EXERCISE MATERIAL START
<file path="src/rtl/accumulator_machine_step_top_macros.svh">
// ----------------------------------------------------------------------------
// accumulator_machine_step_top_macros
// assertion macros used by the accumulator machine rtl
// ----------------------------------------------------------------------------
`ifndef ACCUMULATOR_MACHINE_STEP_TOP_MACROS_SVH
`define ACCUMULATOR_MACHINE_STEP_TOP_MACROS_SVH

`ifndef SYNTHESIS

// checked property, ignored while reset is high
`define AMP_ASSERT(lbl, prop, msg) \
   lbl: assert property (@(posedge clock) disable iff (reset) prop) else $error(msg);

// checked property, also during reset
`define AMP_ASSERT_ALWAYS(lbl, prop, msg) \
   lbl: assert property (@(posedge clock) prop) else $error(msg);

`else

`define AMP_ASSERT(lbl, prop, msg)
`define AMP_ASSERT_ALWAYS(lbl, prop, msg)

`endif

`endif

</file>
<file path="src/rtl/amp_div.sv">
// ----------------------------------------------------------------------------
// amp_div
// signed 32-bit by unsigned 8-bit divider, one quotient bit per cycle
// ----------------------------------------------------------------------------
`timescale 1ns / 1ps
`default_nettype none

module amp_div (
   input  wire logic        clock,
   input  wire logic        reset,
   input  wire logic        start,
   input  wire logic [31:0] dividend,
   input  wire logic [7:0]  divisor,
   output logic             done,
   output logic [31:0]      quotient
);

   logic        busy_ff;
   logic        done_ff;
   logic [4:0]  cnt_ff;
   logic [7:0]  rem_ff;
   logic [31:0] quo_ff;
   logic [7:0]  dvs_ff;
   logic        neg_ff;
   logic [8:0]  shift_in;
   logic        ge_in;

   // restoring step
   assign shift_in = {rem_ff, quo_ff[31]};
   assign ge_in    = shift_in >= {1'b0, dvs_ff};

   // control
   always_ff @(posedge clock) begin
      if (reset) begin
         busy_ff <= 1'b0;
         done_ff <= 1'b0;
         cnt_ff  <= '0;
      end else begin
         done_ff <= 1'b0;
         if (start) begin
            busy_ff <= 1'b1;
            cnt_ff  <= '0;
         end else if (busy_ff) begin
            cnt_ff <= cnt_ff + 5'd1;
            if (cnt_ff == 5'd31) begin
               busy_ff <= 1'b0;
               done_ff <= 1'b1;
            end
         end
      end
   end

   // magnitude shift register and remainder
   always_ff @(posedge clock) begin
      if (start) begin
         neg_ff <= dividend[31];
         quo_ff <= dividend[31] ? (~dividend + 32'd1) : dividend;
         rem_ff <= '0;
         dvs_ff <= divisor;
      end else if (busy_ff) begin
         rem_ff <= ge_in ? 8'(shift_in - {1'b0, dvs_ff}) : shift_in[7:0];
         quo_ff <= {quo_ff[30:0], ge_in};
      end
   end

   assign done     = done_ff;
   assign quotient = neg_ff ? (~quo_ff + 32'd1) : quo_ff;

endmodule

`default_nettype wire

</file>
**src/rtl/accumulator_machine_step_top_macros.svh**
```systemverilog
// ----------------------------------------------------------------------------
// accumulator_machine_step_top_macros
// assertion macros used by the accumulator machine rtl
// ----------------------------------------------------------------------------
`ifndef ACCUMULATOR_MACHINE_STEP_TOP_MACROS_SVH
`define ACCUMULATOR_MACHINE_STEP_TOP_MACROS_SVH

`ifndef SYNTHESIS

// checked property, ignored while reset is high
`define AMP_ASSERT(lbl, prop, msg) \
   lbl: assert property (@(posedge clock) disable iff (reset) prop) else $error(msg);

// checked property, also during reset
`define AMP_ASSERT_ALWAYS(lbl, prop, msg) \
   lbl: assert property (@(posedge clock) prop) else $error(msg);

`else

`define AMP_ASSERT(lbl, prop, msg)
`define AMP_ASSERT_ALWAYS(lbl, prop, msg)

`endif

`endif

```
**src/rtl/amp_pkg.sv**
```systemverilog
// ----------------------------------------------------------------------------
// amp_pkg
// types and constants of the accumulator machine
// ----------------------------------------------------------------------------
`timescale 1ns / 1ps
`default_nettype none

package amp_pkg;

   // store sizes, fixed by the 8-bit address fields
   localparam int MEM_DEPTH = 256;
   localparam int INP_DEPTH = 256;

   // item operations
   localparam logic [1:0] OPER_EXEC = 2'd0;
   localparam logic [1:0] OPER_WMEM = 2'd1;
   localparam logic [1:0] OPER_WINP = 2'd2;
   localparam logic [1:0] OPER_RMEM = 2'd3;

   // result status codes
   localparam logic [1:0] STAT_OK   = 2'd0;
   localparam logic [1:0] STAT_HALT = 2'd1;
   localparam logic [1:0] STAT_DIVZ = 2'd2;
   localparam logic [1:0] STAT_BAD  = 2'd3;

   // opcodes
   localparam logic [7:0] OPC_JP   = 8'h00;
   localparam logic [7:0] OPC_JZ   = 8'h10;
   localparam logic [7:0] OPC_JN   = 8'h20;
   localparam logic [7:0] OPC_LV   = 8'h30;
   localparam logic [7:0] OPC_ADD  = 8'h40;
   localparam logic [7:0] OPC_SUB  = 8'h50;
   localparam logic [7:0] OPC_MUL  = 8'h60;
   localparam logic [7:0] OPC_DIV  = 8'h70;
   localparam logic [7:0] OPC_LD   = 8'h80;
   localparam logic [7:0] OPC_MM   = 8'h90;
   localparam logic [7:0] OPC_SC   = 8'hA0;
   localparam logic [7:0] OPC_RS   = 8'hB0;
   localparam logic [7:0] OPC_HM   = 8'hC0;
   localparam logic [7:0] OPC_GD   = 8'hD0;
   localparam logic [7:0] OPC_GS   = 8'hD1;
   localparam logic [7:0] OPC_GDM  = 8'hD2;
   localparam logic [7:0] OPC_EOF  = 8'hDF;
   localparam logic [7:0] OPC_PD   = 8'hE0;
   localparam logic [7:0] OPC_PS   = 8'hE1;
   localparam logic [7:0] OPC_PDM  = 8'hE2;
   localparam logic [7:0] OPC_NOP0 = 8'hF0;
   localparam logic [7:0] OPC_NOP1 = 8'hF1;

   // memory read address source
   typedef enum logic [1:0] {
      RD_PC   = 2'd0,
      RD_PC1  = 2'd1,
      RD_OPND = 2'd2
   } rd_sel_type;

   // controller to datapath
   typedef struct packed {
      logic       accept;
      logic       rd_en;
      rd_sel_type rd_sel;
      logic       latch_opc;
      logic       latch_arg;
      logic       div_start;
      logic       commit;
   } cmd_type;

   // datapath to controller
   typedef struct packed {
      logic need_div;
      logic rsp_free;
   } sts_type;

endpackage

`default_nettype wire

```
**src/rtl/amp_ctrl.sv**
```systemverilog
// ----------------------------------------------------------------------------
// amp_ctrl
// sequencer for fetch, operand read, execute and divide
// ----------------------------------------------------------------------------
`timescale 1ns / 1ps
`default_nettype none
`include "accumulator_machine_step_top_macros.svh"

module amp_ctrl (
   input  wire logic             clock,
   input  wire logic             reset,
   input  wire logic             req_valid,
   input  wire logic [1:0]       req_operation,
   output logic                  req_stall,
   input  wire amp_pkg::sts_type sts,
   input  wire logic             div_done,
   output amp_pkg::cmd_type      cmd
);

   typedef enum logic [4:0] {
      ST_IDLE      = 5'b00001,
      ST_FETCH_ARG = 5'b00010,
      ST_FETCH_MEM = 5'b00100,
      ST_EXEC      = 5'b01000,
      ST_DIVIDE    = 5'b10000
   } state_type;

   state_type state_ff, state_in;
   logic      div_ok_ff, div_ok_in;

   // next state and commands
   always_comb begin
      state_in  = state_ff;
      div_ok_in = div_ok_ff;
      cmd       = '0;
      cmd.rd_sel = amp_pkg::RD_PC;
      req_stall = 1'b1;
      unique case (state_ff)
         ST_IDLE: begin
            req_stall  = 1'b0;
            cmd.rd_en  = 1'b1;
            cmd.rd_sel = amp_pkg::RD_PC;
            if (req_valid) begin
               cmd.accept = 1'b1;
               state_in   = (req_operation == amp_pkg::OPER_EXEC) ? ST_FETCH_ARG
                                                                   : ST_FETCH_MEM;
            end
         end
         ST_FETCH_ARG: begin
            cmd.rd_en     = 1'b1;
            cmd.rd_sel    = amp_pkg::RD_PC1;
            cmd.latch_opc = 1'b1;
            state_in      = ST_FETCH_MEM;
         end
         ST_FETCH_MEM: begin
            cmd.rd_en     = 1'b1;
            cmd.rd_sel    = amp_pkg::RD_OPND;
            cmd.latch_arg = 1'b1;
            state_in      = ST_EXEC;
         end
         ST_EXEC: begin
            if (sts.need_div && !div_ok_ff) begin
               cmd.div_start = 1'b1;
               state_in      = ST_DIVIDE;
            end else if (sts.rsp_free) begin
               cmd.commit = 1'b1;
               div_ok_in  = 1'b0;
               state_in   = ST_IDLE;
            end
         end
         ST_DIVIDE: begin
            if (div_done) begin
               div_ok_in = 1'b1;
               state_in  = ST_EXEC;
            end
         end
         default: begin
            state_in = ST_IDLE;
         end
      endcase
   end

   always_ff @(posedge clock) begin
      if (reset) begin
         state_ff  <= ST_IDLE;
         div_ok_ff <= 1'b0;
      end else begin
         state_ff  <= state_in;
         div_ok_ff <= div_ok_in;
      end
   end

   // checks
   `AMP_ASSERT(a_accept_leaves_idle, cmd.accept |=> state_ff != ST_IDLE, "accept did not start item")
   `AMP_ASSERT(a_commit_to_idle, cmd.commit |=> state_ff == ST_IDLE && !div_ok_ff, "commit did not finish item")
   `AMP_ASSERT(a_div_start_once, cmd.div_start |=> state_ff == ST_DIVIDE && !cmd.div_start, "divide start misplaced")
   `AMP_ASSERT(a_no_commit_mid_divide, state_ff == ST_DIVIDE |-> !cmd.commit && !cmd.accept, "activity during divide")

endmodule

`default_nettype wire

```
**config.mk**
```make
export PLATFORM = sky130hd
export DESIGN_NAME = pqes_ctrl
export DESIGN_NICKNAME = d
export VERILOG_FILES = /design/src/design/pqes_pkg.sv /design/src/design/pqes_ctrl.sv
export SDC_FILE = /design/constraint.sdc
export NUM_CORES = 1
export LEC_CHECK = 0
export BUFFER_PORTS_ARGS = -buffer_cell sky130_fd_sc_hd__buf_2
export CELL_PAD_IN_SITES_DETAIL_PLACEMENT = 0
export CELL_PAD_IN_SITES_GLOBAL_PLACEMENT = 2
export CORE_UTILIZATION = 28
export DETAILED_ROUTE_END_ITERATION = 16
export GPL_TIMING_DRIVEN = 0
export PLACE_DENSITY = 0.82
export SYNTH_ARGS = -nofsm -noshare
export SYNTH_HDL_FRONTEND = slang
export SYNTH_SLANG_ARGS = --single-unit
```
**constraint.sdc**
```tcl
create_clock -name clk -period 1.94 [get_ports clk]
set_clock_uncertainty 0.15 [all_clocks]
set_input_delay 0 -clock clk [delete_from_list [all_inputs] [get_ports clk]]
set_output_delay 0 -clock clk [all_outputs]
set_load 0.02 [all_outputs]
```
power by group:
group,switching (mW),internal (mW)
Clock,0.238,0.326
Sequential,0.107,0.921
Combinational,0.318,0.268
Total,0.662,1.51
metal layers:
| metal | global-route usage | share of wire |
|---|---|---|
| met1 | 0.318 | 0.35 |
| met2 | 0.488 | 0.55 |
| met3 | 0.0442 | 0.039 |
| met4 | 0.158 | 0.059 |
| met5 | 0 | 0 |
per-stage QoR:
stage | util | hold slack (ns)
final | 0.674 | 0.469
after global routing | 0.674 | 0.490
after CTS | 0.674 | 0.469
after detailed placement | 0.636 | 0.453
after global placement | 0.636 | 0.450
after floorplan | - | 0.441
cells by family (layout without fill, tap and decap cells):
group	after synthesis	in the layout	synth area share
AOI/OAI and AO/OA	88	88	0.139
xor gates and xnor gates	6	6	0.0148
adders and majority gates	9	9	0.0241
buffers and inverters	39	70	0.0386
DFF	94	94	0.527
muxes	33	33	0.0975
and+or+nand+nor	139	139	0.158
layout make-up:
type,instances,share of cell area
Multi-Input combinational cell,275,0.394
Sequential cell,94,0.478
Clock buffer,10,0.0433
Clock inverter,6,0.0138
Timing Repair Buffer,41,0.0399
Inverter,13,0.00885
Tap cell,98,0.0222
EXERCISE MATERIAL END
- **PROBLEM**
Set apart and copy each line of the records that holds the word "gates".

- **EXPECTED OUTPUT**
xor gates and xnor gates	6	6	0.0148
adders and majority gates	9	9	0.0241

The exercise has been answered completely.